Mental health problems that afflict others in the criminal justice system such as suicides and post traumatic stress disorder are underreported among corrections officers and police officers. Line of duty deaths among law enforcement officers are tracked by the federal government but not suicides.
The CPOA completed the first major step of a partnership with the University of California, Berkeley, by analyzing a survey of more than 8,600 corrections and parole officers. The responses will serve as a basis for a plan to develop, test and implement a range of mental health services for officers across the state prison system.
Associate Professor of Public Policy and Political Science Amy E. Lerman designed the survey that asked about correctional officers’ experiences with violence, suicidal thoughts and how prisons can improve.

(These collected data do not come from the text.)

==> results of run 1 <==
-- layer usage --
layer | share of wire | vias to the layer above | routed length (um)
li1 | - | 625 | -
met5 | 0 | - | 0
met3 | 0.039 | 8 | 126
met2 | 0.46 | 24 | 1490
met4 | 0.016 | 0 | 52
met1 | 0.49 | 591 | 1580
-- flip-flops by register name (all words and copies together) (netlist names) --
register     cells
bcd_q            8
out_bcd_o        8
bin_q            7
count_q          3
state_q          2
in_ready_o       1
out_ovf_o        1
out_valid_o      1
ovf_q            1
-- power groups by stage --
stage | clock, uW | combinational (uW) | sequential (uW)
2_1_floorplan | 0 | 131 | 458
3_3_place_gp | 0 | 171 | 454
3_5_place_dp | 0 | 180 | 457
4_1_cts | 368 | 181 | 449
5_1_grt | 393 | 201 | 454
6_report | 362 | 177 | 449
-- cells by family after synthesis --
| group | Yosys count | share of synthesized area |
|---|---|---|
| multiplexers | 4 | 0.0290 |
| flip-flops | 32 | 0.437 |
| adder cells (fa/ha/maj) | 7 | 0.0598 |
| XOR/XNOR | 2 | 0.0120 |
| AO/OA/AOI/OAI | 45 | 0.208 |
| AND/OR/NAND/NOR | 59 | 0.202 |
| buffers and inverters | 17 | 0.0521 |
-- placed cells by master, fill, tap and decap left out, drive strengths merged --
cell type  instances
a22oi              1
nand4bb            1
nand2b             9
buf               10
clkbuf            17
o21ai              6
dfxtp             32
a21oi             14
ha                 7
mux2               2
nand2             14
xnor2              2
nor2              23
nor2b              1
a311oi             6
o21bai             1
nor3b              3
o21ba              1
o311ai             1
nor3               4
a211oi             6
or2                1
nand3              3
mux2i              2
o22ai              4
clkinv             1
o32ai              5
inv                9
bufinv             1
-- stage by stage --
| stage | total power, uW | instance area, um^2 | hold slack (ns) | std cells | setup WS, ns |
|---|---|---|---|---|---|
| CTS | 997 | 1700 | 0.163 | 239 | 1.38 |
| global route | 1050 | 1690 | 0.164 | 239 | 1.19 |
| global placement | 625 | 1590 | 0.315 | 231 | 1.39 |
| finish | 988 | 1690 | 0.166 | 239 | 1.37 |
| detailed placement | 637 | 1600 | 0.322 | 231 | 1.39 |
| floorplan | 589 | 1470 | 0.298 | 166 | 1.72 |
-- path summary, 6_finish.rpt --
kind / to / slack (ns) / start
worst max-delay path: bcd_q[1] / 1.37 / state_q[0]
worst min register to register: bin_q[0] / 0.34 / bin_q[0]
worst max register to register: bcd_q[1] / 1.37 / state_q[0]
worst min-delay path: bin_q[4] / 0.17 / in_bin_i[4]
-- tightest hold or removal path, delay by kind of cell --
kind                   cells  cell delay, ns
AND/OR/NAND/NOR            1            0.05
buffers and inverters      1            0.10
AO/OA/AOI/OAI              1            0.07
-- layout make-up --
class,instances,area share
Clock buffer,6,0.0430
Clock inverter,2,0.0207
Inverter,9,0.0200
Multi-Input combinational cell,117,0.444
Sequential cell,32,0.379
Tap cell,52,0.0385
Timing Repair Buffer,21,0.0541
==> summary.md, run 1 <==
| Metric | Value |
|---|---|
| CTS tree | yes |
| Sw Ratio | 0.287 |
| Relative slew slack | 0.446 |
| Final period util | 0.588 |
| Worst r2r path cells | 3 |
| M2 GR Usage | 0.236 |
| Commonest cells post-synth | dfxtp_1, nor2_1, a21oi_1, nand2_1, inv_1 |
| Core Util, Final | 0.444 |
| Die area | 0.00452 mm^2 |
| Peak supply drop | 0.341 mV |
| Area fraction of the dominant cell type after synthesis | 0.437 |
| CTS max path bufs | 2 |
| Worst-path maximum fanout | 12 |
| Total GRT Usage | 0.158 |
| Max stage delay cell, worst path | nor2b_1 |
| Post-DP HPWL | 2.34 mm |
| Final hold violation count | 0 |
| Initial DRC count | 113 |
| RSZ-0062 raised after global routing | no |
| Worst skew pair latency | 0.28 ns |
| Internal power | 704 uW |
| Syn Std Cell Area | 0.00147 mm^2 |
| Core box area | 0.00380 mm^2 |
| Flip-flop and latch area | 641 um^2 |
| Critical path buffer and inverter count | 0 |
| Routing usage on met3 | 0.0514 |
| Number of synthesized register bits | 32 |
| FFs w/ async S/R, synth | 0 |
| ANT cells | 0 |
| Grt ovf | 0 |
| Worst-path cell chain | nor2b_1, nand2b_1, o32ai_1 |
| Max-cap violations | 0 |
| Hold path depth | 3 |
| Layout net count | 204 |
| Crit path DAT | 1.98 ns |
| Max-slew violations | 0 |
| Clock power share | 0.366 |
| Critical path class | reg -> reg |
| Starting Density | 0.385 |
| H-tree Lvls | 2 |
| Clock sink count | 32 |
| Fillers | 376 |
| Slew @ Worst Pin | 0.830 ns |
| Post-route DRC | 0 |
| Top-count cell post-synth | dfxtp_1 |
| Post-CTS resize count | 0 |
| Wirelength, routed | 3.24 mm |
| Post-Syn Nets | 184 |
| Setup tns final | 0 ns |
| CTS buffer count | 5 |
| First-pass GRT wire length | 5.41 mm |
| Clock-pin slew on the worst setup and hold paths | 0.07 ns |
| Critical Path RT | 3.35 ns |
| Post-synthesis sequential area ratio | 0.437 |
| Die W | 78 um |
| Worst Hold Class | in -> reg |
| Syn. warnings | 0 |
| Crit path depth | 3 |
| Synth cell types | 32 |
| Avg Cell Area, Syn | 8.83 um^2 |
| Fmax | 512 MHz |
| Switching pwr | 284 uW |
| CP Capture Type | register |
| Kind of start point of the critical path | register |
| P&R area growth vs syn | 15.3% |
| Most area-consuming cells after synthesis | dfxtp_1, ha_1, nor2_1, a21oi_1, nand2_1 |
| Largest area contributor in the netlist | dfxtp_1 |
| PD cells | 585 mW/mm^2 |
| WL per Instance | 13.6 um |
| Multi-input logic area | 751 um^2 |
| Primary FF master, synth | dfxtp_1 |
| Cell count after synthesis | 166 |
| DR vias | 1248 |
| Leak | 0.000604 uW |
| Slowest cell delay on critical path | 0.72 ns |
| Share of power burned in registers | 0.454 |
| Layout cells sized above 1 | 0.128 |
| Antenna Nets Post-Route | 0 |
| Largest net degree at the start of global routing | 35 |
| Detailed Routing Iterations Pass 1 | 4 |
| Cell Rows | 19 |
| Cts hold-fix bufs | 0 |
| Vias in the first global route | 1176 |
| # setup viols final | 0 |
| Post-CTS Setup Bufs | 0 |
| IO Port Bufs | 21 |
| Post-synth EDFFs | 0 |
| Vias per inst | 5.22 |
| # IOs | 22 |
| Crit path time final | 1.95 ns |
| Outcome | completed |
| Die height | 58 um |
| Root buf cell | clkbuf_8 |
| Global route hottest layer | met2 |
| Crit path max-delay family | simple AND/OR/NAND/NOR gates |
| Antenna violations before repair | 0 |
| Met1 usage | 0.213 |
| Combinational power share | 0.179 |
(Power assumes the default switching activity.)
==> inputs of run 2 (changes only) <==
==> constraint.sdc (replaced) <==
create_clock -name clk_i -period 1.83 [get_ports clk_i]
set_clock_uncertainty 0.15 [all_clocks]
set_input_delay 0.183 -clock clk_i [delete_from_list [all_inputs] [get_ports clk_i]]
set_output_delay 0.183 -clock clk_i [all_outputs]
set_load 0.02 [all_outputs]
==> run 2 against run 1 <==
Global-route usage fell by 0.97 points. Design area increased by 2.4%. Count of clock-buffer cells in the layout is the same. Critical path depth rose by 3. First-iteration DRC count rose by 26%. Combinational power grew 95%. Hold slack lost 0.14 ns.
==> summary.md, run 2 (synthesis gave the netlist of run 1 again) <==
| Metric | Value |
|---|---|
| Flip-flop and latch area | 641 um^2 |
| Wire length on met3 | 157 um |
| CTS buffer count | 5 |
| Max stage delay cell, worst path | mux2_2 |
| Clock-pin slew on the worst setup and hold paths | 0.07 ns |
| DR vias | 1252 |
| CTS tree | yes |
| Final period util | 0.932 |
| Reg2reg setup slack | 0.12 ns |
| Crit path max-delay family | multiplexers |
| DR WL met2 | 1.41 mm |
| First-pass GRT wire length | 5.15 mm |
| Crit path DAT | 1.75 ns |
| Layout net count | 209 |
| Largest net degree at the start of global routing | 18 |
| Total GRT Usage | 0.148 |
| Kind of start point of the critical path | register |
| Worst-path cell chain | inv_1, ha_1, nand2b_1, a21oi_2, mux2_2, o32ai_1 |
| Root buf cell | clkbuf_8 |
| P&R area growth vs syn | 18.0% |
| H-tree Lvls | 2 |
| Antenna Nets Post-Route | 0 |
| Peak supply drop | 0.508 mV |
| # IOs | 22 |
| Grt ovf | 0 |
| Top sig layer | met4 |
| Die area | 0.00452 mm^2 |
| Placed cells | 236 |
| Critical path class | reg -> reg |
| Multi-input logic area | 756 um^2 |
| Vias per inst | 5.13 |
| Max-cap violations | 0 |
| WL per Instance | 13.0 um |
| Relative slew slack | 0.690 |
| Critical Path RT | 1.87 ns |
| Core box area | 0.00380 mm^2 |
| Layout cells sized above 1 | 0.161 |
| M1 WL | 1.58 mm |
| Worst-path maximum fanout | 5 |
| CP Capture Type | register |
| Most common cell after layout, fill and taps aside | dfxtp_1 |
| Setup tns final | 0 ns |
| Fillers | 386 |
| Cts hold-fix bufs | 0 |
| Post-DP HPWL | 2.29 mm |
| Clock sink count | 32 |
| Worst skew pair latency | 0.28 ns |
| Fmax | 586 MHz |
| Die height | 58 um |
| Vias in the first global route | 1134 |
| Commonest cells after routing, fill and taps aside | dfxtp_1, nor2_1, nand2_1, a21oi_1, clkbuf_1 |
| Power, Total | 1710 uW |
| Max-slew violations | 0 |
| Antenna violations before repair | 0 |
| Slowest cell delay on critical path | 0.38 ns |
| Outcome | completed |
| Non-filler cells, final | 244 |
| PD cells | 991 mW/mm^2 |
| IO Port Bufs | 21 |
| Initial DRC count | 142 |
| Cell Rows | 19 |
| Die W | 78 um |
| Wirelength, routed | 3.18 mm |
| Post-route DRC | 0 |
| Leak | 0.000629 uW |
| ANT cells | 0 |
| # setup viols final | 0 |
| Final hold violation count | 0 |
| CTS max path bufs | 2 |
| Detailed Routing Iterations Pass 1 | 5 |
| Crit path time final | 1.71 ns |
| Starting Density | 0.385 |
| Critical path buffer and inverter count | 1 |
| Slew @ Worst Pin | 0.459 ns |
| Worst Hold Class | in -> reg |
File: src/rtl/uart_nco_pkg.sv
// Shared defaults and the increment calculator for the UART NCO baud generator.
// calc_inc rounds baud*os_rate*2^acc_w/f_clk to the nearest integer increment.
package uart_nco_pkg;

  localparam int          ACC_W_DEF       = 32;
  localparam int          OS_RATE_DEF     = 16;
  localparam logic [31:0] INC_DEFAULT_DEF = 32'd6597070;

  function automatic longint unsigned calc_inc(input longint unsigned f_clk,
                                               input longint unsigned baud,
                                               input longint unsigned os_rate,
                                               input int unsigned     acc_w);
    longint unsigned num;
    num = (baud * os_rate) << acc_w;
    return (num + (f_clk >> 1)) / f_clk;
  endfunction

endpackage
### src/rtl/mem_access_unit.sv
// mem_access_unit: CPU-side load/store initiator for a word-organised data RAM.
// Takes one request at a time. Loads read the word and return the extended lane.
// SW writes directly. SB/SH read the word, merge the new lane, then write it back.
// Byte lanes are big-endian: byte 0 lives in bits [31:24].
module mem_access_unit #(
  parameter int MEM_WORDS = 256
) (
  input  logic        clk,
  input  logic        rst,
  input  logic        req_valid,
  output logic        req_ready,
  input  logic [2:0]  op,
  input  logic [31:0] addr,
  input  logic [31:0] wdata,
  output logic        resp_valid,
  output logic [31:0] rdata,
  output logic        fault,
  output logic [31:0] mem_addr,
  output logic [31:0] mem_wdata,
  output logic        MemRead,
  output logic        MemWrite,
  input  logic [31:0] mem_rdata
);

  localparam logic [1:0] IDLE = 2'd0;
  localparam logic [1:0] RD   = 2'd1;
  localparam logic [1:0] WR   = 2'd2;
  localparam logic [1:0] RESP = 2'd3;

  localparam logic [2:0] OP_LB  = 3'b000;
  localparam logic [2:0] OP_LH  = 3'b001;
  localparam logic [2:0] OP_LW  = 3'b010;
  localparam logic [2:0] OP_SW  = 3'b011;
  localparam logic [2:0] OP_LBU = 3'b100;
  localparam logic [2:0] OP_LHU = 3'b101;
  localparam logic [2:0] OP_SB  = 3'b110;
  localparam logic [2:0] OP_SH  = 3'b111;

  localparam logic [31:0] MEM_WORDS_C = 32'(MEM_WORDS);

  // Big-endian byte lane k = bits [31-8k -: 8].
  function automatic logic [7:0] get_byte(input logic [31:0] word, input logic [1:0] off);
    case (off)
      2'd0:    get_byte = word[31:24];
      2'd1:    get_byte = word[23:16];
      2'd2:    get_byte = word[15:8];
      2'd3:    get_byte = word[7:0];
      default: get_byte = 8'h00;
    endcase
  endfunction

  // Loads return the selected lane, sign- or zero-extended; LW returns the whole word.
  function automatic logic [31:0] load_ext(input logic [2:0] o, input logic [1:0] off,
                                           input logic [31:0] word);
    logic [7:0]  b;
    logic [15:0] h;
    b = get_byte(word, off);
    h = off[1] ? word[15:0] : word[31:16];
    case (o)
      OP_LB:   load_ext = {{24{b[7]}}, b};
      OP_LH:   load_ext = {{16{h[15]}}, h};
      OP_LW:   load_ext = word;
      OP_LBU:  load_ext = {24'h000000, b};
      OP_LHU:  load_ext = {16'h0000, h};
      default: load_ext = 32'h0000_0000;
    endcase
  endfunction

  // Sub-word store merge: only the addressed lane changes.
  function automatic logic [31:0] merge_store(input logic [2:0] o, input logic [1:0] off,
                                              input logic [31:0] word, input logic [15:0] wd);
    logic [31:0] m;
    m = word;
    case (o)
      OP_SB: begin
        case (off)
          2'd0:    m[31:24] = wd[7:0];
          2'd1:    m[23:16] = wd[7:0];
          2'd2:    m[15:8]  = wd[7:0];
          2'd3:    m[7:0]   = wd[7:0];
          default: m = word;
        endcase
      end
      OP_SH: begin
        if (off[1]) m[15:0]  = wd;
        else        m[31:16] = wd;
      end
      default: m = word;
    endcase
    merge_store = m;
  endfunction

  function automatic logic is_load_f(input logic [2:0] o);
    case (o)
      OP_LB, OP_LH, OP_LW, OP_LBU, OP_LHU: is_load_f = 1'b1;
      default:                             is_load_f = 1'b0;
    endcase
  endfunction

  // Misalignment for the access width, or a word index past the end of RAM.
  function automatic logic is_fault_f(input logic [2:0] o, input logic [31:0] a);
    logic misal;
    case (o)
      OP_LH, OP_LHU, OP_SH: misal = a[0];
      OP_LW, OP_SW:         misal = (a[1:0] != 2'b00);
      default:              misal = 1'b0;
    endcase
    is_fault_f = misal | ({2'b00, a[31:2]} >= MEM_WORDS_C);
  endfunction

  logic [1:0]  state_r;
  logic [2:0]  op_r;
  logic [1:0]  off_r;
  logic [15:0] wdata_r;

  logic        accept_s;
  logic        fault_s;
  logic [31:0] load_data_s;
  logic [31:0] merged_s;

  assign accept_s    = req_valid & req_ready;
  assign fault_s     = is_fault_f(op, addr);
  assign load_data_s = load_ext(op_r, off_r, mem_rdata);
  assign merged_s    = merge_store(op_r, off_r, mem_rdata, wdata_r);

  // Transaction FSM; every output is a register updated alongside the state.
  always_ff @(posedge clk or posedge rst) begin
    if (rst) begin
      state_r    <= IDLE;
      op_r       <= 3'b000;
      off_r      <= 2'b00;
      wdata_r    <= 16'h0000;
      req_ready  <= 1'b1;
      resp_valid <= 1'b0;
      rdata      <= 32'h0000_0000;
      fault      <= 1'b0;
      mem_addr   <= 32'h0000_0000;
      mem_wdata  <= 32'h0000_0000;
      MemRead    <= 1'b0;
      MemWrite   <= 1'b0;
    end else begin
      case (state_r)
        IDLE: begin
          if (accept_s) begin
            op_r      <= op;
            off_r     <= addr[1:0];
            wdata_r   <= wdata[15:0];
            req_ready <= 1'b0;
            if (fault_s) begin
              state_r    <= RESP;
              resp_valid <= 1'b1;
              rdata      <= 32'h0000_0000;
              fault      <= 1'b1;
            end else begin
              mem_addr <= {addr[31:2], 2'b00};
              if (op == OP_SW) begin
                state_r   <= WR;
                mem_wdata <= wdata;
                MemWrite  <= 1'b1;
              end else begin
                state_r <= RD;
                MemRead <= 1'b1;
              end
            end
          end else begin
            req_ready <= 1'b1;
          end
        end
        RD: begin
          MemRead <= 1'b0;
          if (is_load_f(op_r)) begin
            state_r    <= RESP;
            resp_valid <= 1'b1;
            rdata      <= load_data_s;
            fault      <= 1'b0;
          end else begin
            state_r   <= WR;
            mem_wdata <= merged_s;
            MemWrite  <= 1'b1;
          end
        end
        WR: begin
          MemWrite   <= 1'b0;
          state_r    <= RESP;
          resp_valid <= 1'b1;
          rdata      <= 32'h0000_0000;
          fault      <= 1'b0;
        end
        RESP: begin
          resp_valid <= 1'b0;
          req_ready  <= 1'b1;
          state_r    <= IDLE;
        end
        default: begin
          state_r    <= IDLE;
          resp_valid <= 1'b0;
          req_ready  <= 1'b1;
          MemRead    <= 1'b0;
          MemWrite   <= 1'b0;
        end
      endcase
    end
  end

endmodule
### config.mk
export PLATFORM = sky130hd
export DESIGN_NAME = mem_access_unit
export DESIGN_NICKNAME = d
export VERILOG_FILES = /design/src/rtl/mem_access_unit.sv
export SDC_FILE = /design/constraint.sdc
export NUM_CORES = 1
export LEC_CHECK = 0
export CORE_MARGIN = 2
export CORE_UTILIZATION = 50
export CTS_CLUSTER_SIZE = 10
export DETAILED_ROUTE_END_ITERATION = 7
export PLACE_DENSITY = 0.87
export SETUP_SLACK_MARGIN = 0.4
export SLEW_MARGIN = 20
export SYNTH_ARGS = -nofsm -noshare
export SYNTH_HDL_FRONTEND = slang
export SYNTH_SLANG_ARGS = --single-unit
### constraint.sdc
create_clock -name clk -period 6.3 [get_ports clk]
set_input_delay 0.945 -clock clk [delete_from_list [all_inputs] [get_ports clk]]
set_output_delay 0.945 -clock clk [all_outputs]
set_load 0.1 [all_outputs]
### Word-level counts from Yosys, hierarchy flattened

Cells that the tools add are included.

* register bits: 122
* bits in latches: 0
* memory bits (writable): 0
* bits in read-only memories: 0
* output and inout bits: 101
* word-level logic and storage cells: 101
* memories: 0

* $add $sub $neg: 0
* multipliers: 0
* divide/modulo/power cells: 0
* $lt $le $gt $ge: 1
* equality and inequality tests: 24
* shift-type cells: 0
* mux-type cells: 44
* bitwise logic cells: 3
* reductions and logical operators: 17

Operators by type and width (number)
* 2-to-1 mux 32 bit: 7
* one-hot mux 32 bit (5 select lines): 1
* one-hot mux 32 bit (2 select lines): 2
* one-hot mux 32 bit (3 select lines): 1
* 2-to-1 mux 16 bit: 3
* 2-to-1 mux 8 bit: 4
* one-hot mux 8 bit (4 select lines): 1
* >= comparator 30 x 9 -> 1 bit (second input constant): 1
* equality test 3 bit (second input constant): 6
* 2-to-1 mux 1 bit: 15
* inequality test 2 bit (second input constant): 7
* AND reduction 5 bit: 2
* equality test 3 x 2 -> 1 bit (second input constant): 3
* equality test 2 bit (second input constant): 4
* one-hot mux 2 bit (4 select lines): 1
* AND reduction 4 bit: 2
* equality test 3 x 1 -> 1 bit (second input constant): 2
* 2-to-1 mux 2 bit: 3
* one-hot mux 1 bit (2 select lines): 3
* one-hot mux 1 bit (3 select lines): 2
* AND reduction 3 bit: 2
* nonzero test 2 bit: 3
* OR reduction 5 bit: 1
* equality test 2 x 1 -> 1 bit (second input constant): 2
* other kinds (10): 11

### Logic depth before layout (Yosys ltp)

* word-level depth: 7
* depth in mapped cells: 9
* mapped depth without buffers: 7

### Worst setup path after synthesis

OpenSTA, ideal clock, no wires.

* path kind: in2reg
* start: input port addr[23]
* end: register mem_wdata[16]
* arrival time: 2740 ps
* data required time: 6175 ps
* slack: 3435 ps
* stages on the path: 7
* path buffers: 2
* cell sequence: nor4_1 > nand4_1 > o41a_1 > or2_1 > buf_2 > buf_6 > mux2_4

* word-level cells in the longest chain between the ends: 4

Ends and longest elaborated chain
* from (decl): RTL line 13 `input logic [31:0] addr,`
* >= comparator 30 x 9 -> 1 bit: RTL line 108 `is_fault_f = misal | ({2'b00, a[31:2]} >= MEM_WORDS_C);`
* OR 1 bit: RTL line 108
* inequality test 2 bit (no source line)
* AND reduction 5 bit (no source line)
* to (signal assigned): RTL line 158 `mem_wdata <= wdata;`
* to (signal assigned): RTL line 178 `mem_wdata <= merged_s;`
* to (decl): RTL line 19 `output logic [31:0] mem_wdata,`

Every way passes these cells.
A chain may end at the register's enable or synchronous reset.

### Worst setup path in the final report

* start: register state_r[1]
* end: register mem_wdata[22]

* word-level cells in the longest chain between the ends: 3
* elaborated cells between the ends (all ways): 9
* classes of those cells: eq/ne: 5; mux: 1; reduce/logical: 3

Ends and longest elaborated chain
* from (decl): RTL line 111 `logic [1:0] state_r;`
* from (signal assigned): RTL line 129 `state_r <= IDLE;`
* from (signal assigned): RTL line 150 `state_r <= RESP;`
* from (signal assigned): RTL line 157 `state_r <= WR;`
* equality test 2 x 1 -> 1 bit / zero test 2 bit (equally long branches): RTL line 142 `case (state_r)`
* inequality test 2 bit (no source line) / nonzero test 2 bit (equally long branches)
* AND reduction 5 bit (no source line)

Parallel ways exist; a longest one is shown, timed or not.

==> metrics <==
largest area contributor in the netlist=dfrtp_1; minimum period implied by the final worst setup slack=just under 4000 ps; reg-to-reg slack, setup=around 2400 ps; crit path launch type=register; cell chosen for the clock root=clkbuf_16; Primary FF master, synth=dfrtp_1; Die ar.=~13000 um^2; worst hold path type=register to register; I/O pin total=203; deepest level of the CTS H-tree=4; Detail Placement HPWL=~14000 um; antenna violations before repair=0; combined global-route utilization of all metal layers=30.53%; Die Ht=113.8 um; total wire length after detailed routing=a little under 20000 um; grt ovf=0; cells after synthesis=about 590; max-slew violation count=0; number of DRC violations after detailed-routing iteration 0=437; antenna diode count=0; number of enable flip-flop cells after synthesis=0; total number of vias=around 5.6k; initial standard-cell utilization of the core=just over 50%; Layout Skew=a little under 7 ps; fraction of final layout cells sized beyond drive strength 1=between 10% and 20%; result of the run=finished clean; RePlAce Congestion=around 0.97; number of global-route vias before repair=~5.4k; mean routed wirelength per cell=20.67 um; syn_area_per_cell=around 10 um^2; Port Buf Inserts=200; critical path fanouts, max=71; arrival time of the worst setup path=approximately 4200 ps; unrepaired setup endpoints after global routing=no; proportion of netlist area held by the largest area contributor=roughly half; count of nets after finishing=just under 900; share of the clock period used by the worst path after layout=between 60% and 70%; filler cell count=approximately 800; startpoint of the most critical register-to-register path=state_r[1]; core outline area=between 10000 and 15000 um^2; worst setup path start=state_r[1]; Unique masters post-synth=44; detailed-routing iteration count for the pre-antenna-repair pass=6; TritonCTS Sinks=about 120; width of the die=113.8 um; R2R Path End=mem_wdata[22]; type of element capturing the critical path=register; Most Used Layer, Global Route=met2; reported max-cap violation count=0; cell types with the largest area share after synthesis=dfrtp_1, mux2_2, a221oi_1; met2 usage=49.62%; setup violation total in the final timing report=0; Area growth, synth to finish=44.99%; warnings from Yosys=0; end of the critical path=mem_wdata[22]; first-pass GRT wire length=about 30000 um; clock tree from TritonCTS=done; remaining antenna violation count=0; Skew-Pair Late Insertion Delay=roughly 420 ps; total standard cell area after synthesis=~6000 um^2; share of synthesized flip-flops with an asynchronous set or reset=between 90% and 100%; number of placement rows=40; pin count of the biggest net entering global routing=77; M3 GR Usage=approximately 5.6%; average via count per standard cell=approximately 6; final total negative setup slack=0 ps; Req. time, crit path=6610 ps; transition time at the pin with the least slew margin=between 1000 and 1500 ps; most frequent cell after synthesis=dfrtp_1; clock-pin slew on the worst setup and hold paths=about 60 ps; Max Clk Rate=about 260 MHz; endpoints failing hold=0; hold buffer count at cts=0; maximum number of buffers from clock root to sink=2; portion of the post-synthesis area used by sequential elements=between 50% and 60%; TritonCTS Buffers=17; Crit Path Category=register to register; Resized Gates After CTS=0; FF+latch count, synth=around 120; worst-case reg-to-reg path depth=8; postcts setup bufs=0; headroom to the max-slew limit=between 30% and 40%; most numerous cell types in the synthesized netlist=dfrtp_1, a21oi_1, nand2_1, nor2_1, o21ai_0; met1 track utilization from global routing=40.70%; DRC violations left=0
## through the flow
stage                     util [%]  std cells  setup slack [ps]  area (um^2)  hold WS [ps]
after floorplan                  -        590              2114         6031         504.3
final                        73.36        934              2442         8738         482.1
after global placement       67.97        901              2303         8097         459.7
after global routing         73.36        934              2231         8738         500.0
after CTS                    73.11        933              2525         8708         483.6
after detailed placement     67.97        901              2206         8097         470.2
## critical path, cell delays in order, from the launching register on
cell and delay [ps]:
dfrtp_1 420, inv_1 100, ha_2 170, buf_4 560
nand2_1 540, nand2_1 670, or2_1 490, buf_4 400
mux2_2 380
## worst min-delay path by stage
stage	start	to	slack (ps)	cells after the start
6_report	rdata[7]	rdata[7]	480	1
5_1_grt	rdata[6]	rdata[6]	500	2
4_1_cts	rdata[7]	rdata[7]	480	1
3_5_place_dp	rdata[7]	rdata[7]	470	1
3_3_place_gp	rdata[7]	rdata[7]	460	1
2_1_floorplan	wdata_r[10]	wdata_r[10]	500	1
## logic make-up (layout without fill, tap and decap cells)
family | Yosys count | after routing | synth area share (%)
buffers and inverters | 63 | 260 | 4.359
AND/OR/NAND/NOR | 153 | 153 | 11.73
multiplexers | 65 | 65 | 12.85
AO/OA/AOI/OAI | 181 | 181 | 19.49
other | 1 | 2 | 0.06222
flip-flops | 122 | 122 | 50.67
adder cells (fa/ha/maj) | 4 | 4 | 0.8304
## area by class of cell
type | instances | area, um^2 | area share [%]
Sequential cell | 122 | 3054 | 34.95
Inverter | 22 | 85.08 | 0.9737
Multi-Input combinational cell | 405 | 2736 | 31.31
Clock buffer | 18 | 439.2 | 5.026
Clock inverter | 14 | 172.7 | 1.976
Tap cell | 147 | 183.9 | 2.105
Timing Repair Buffer | 206 | 2067 | 23.65
## cell usage in the layout (no fill, tap or decap), drive strengths merged, types with 3 or more instances in the layout
cell	n
clkdlybuf4s50	200
dfrtp	121
a21oi	52
nand2	50
nor2	50
mux2	47
o21ai	44
a221oi	34
o31ai	31
nor2b	27
inv	23
clkbuf	18
mux2i	17
a22oi	8
nor4	6
buf	6
nor3	5
nand2b	5
clkinvlp	5
clkinv	5
ha	4
a211oi	3
bufinv	3
or2	3
## state kept, by name, summed over array words and instances (netlist names)
name / cells
MemRead: 1
MemWrite: 1
fault: 1
mem_addr: 30
mem_wdata: 32
off_r: 2
op_r: 3
rdata: 32
req_ready: 1
resp_valid: 1
state_r: 2
wdata_r: 16
## metal layers
layer / wire, um / vias up
met3: 1268 / 48
li1: - / 2505
met4: 650 / 0
met1: 7848 / 2716
met2: 9539 / 307
met5: 0 / -
Power is left out: the tool's default activity adds up to more than one toggle a clock period on the data nets, which glitch-free logic cannot reach.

The survey was shared with The Marshall Project.
According to Lerman, the findings include: three of four corrections officers said they had seen someone killed or seriously injured at work; 65 percent said they experienced at least one symptom of Post Traumatic Stress Disorder; and about one in nine correctional officers reported having thought about, or attempted suicide.
The Department of Corrections and Rehabilitation has acknowledged that there are no substantive psychological resources for their staff and is cooperating in the Berkeley partnership. The partnership’s next steps include in-prison focus groups with corrections officers, and field experiments that will try out yet-to-be selected mental health services.
The federal government is also taking up the cause. In May, the Senate unanimously passed the Law Enforcement Mental Health and Wellness Act. The act calls on the U.S. military and Department of Veterans Affairs to share with Congress a list of recommended mental health practices and services that could be adopted by law enforcement agencies.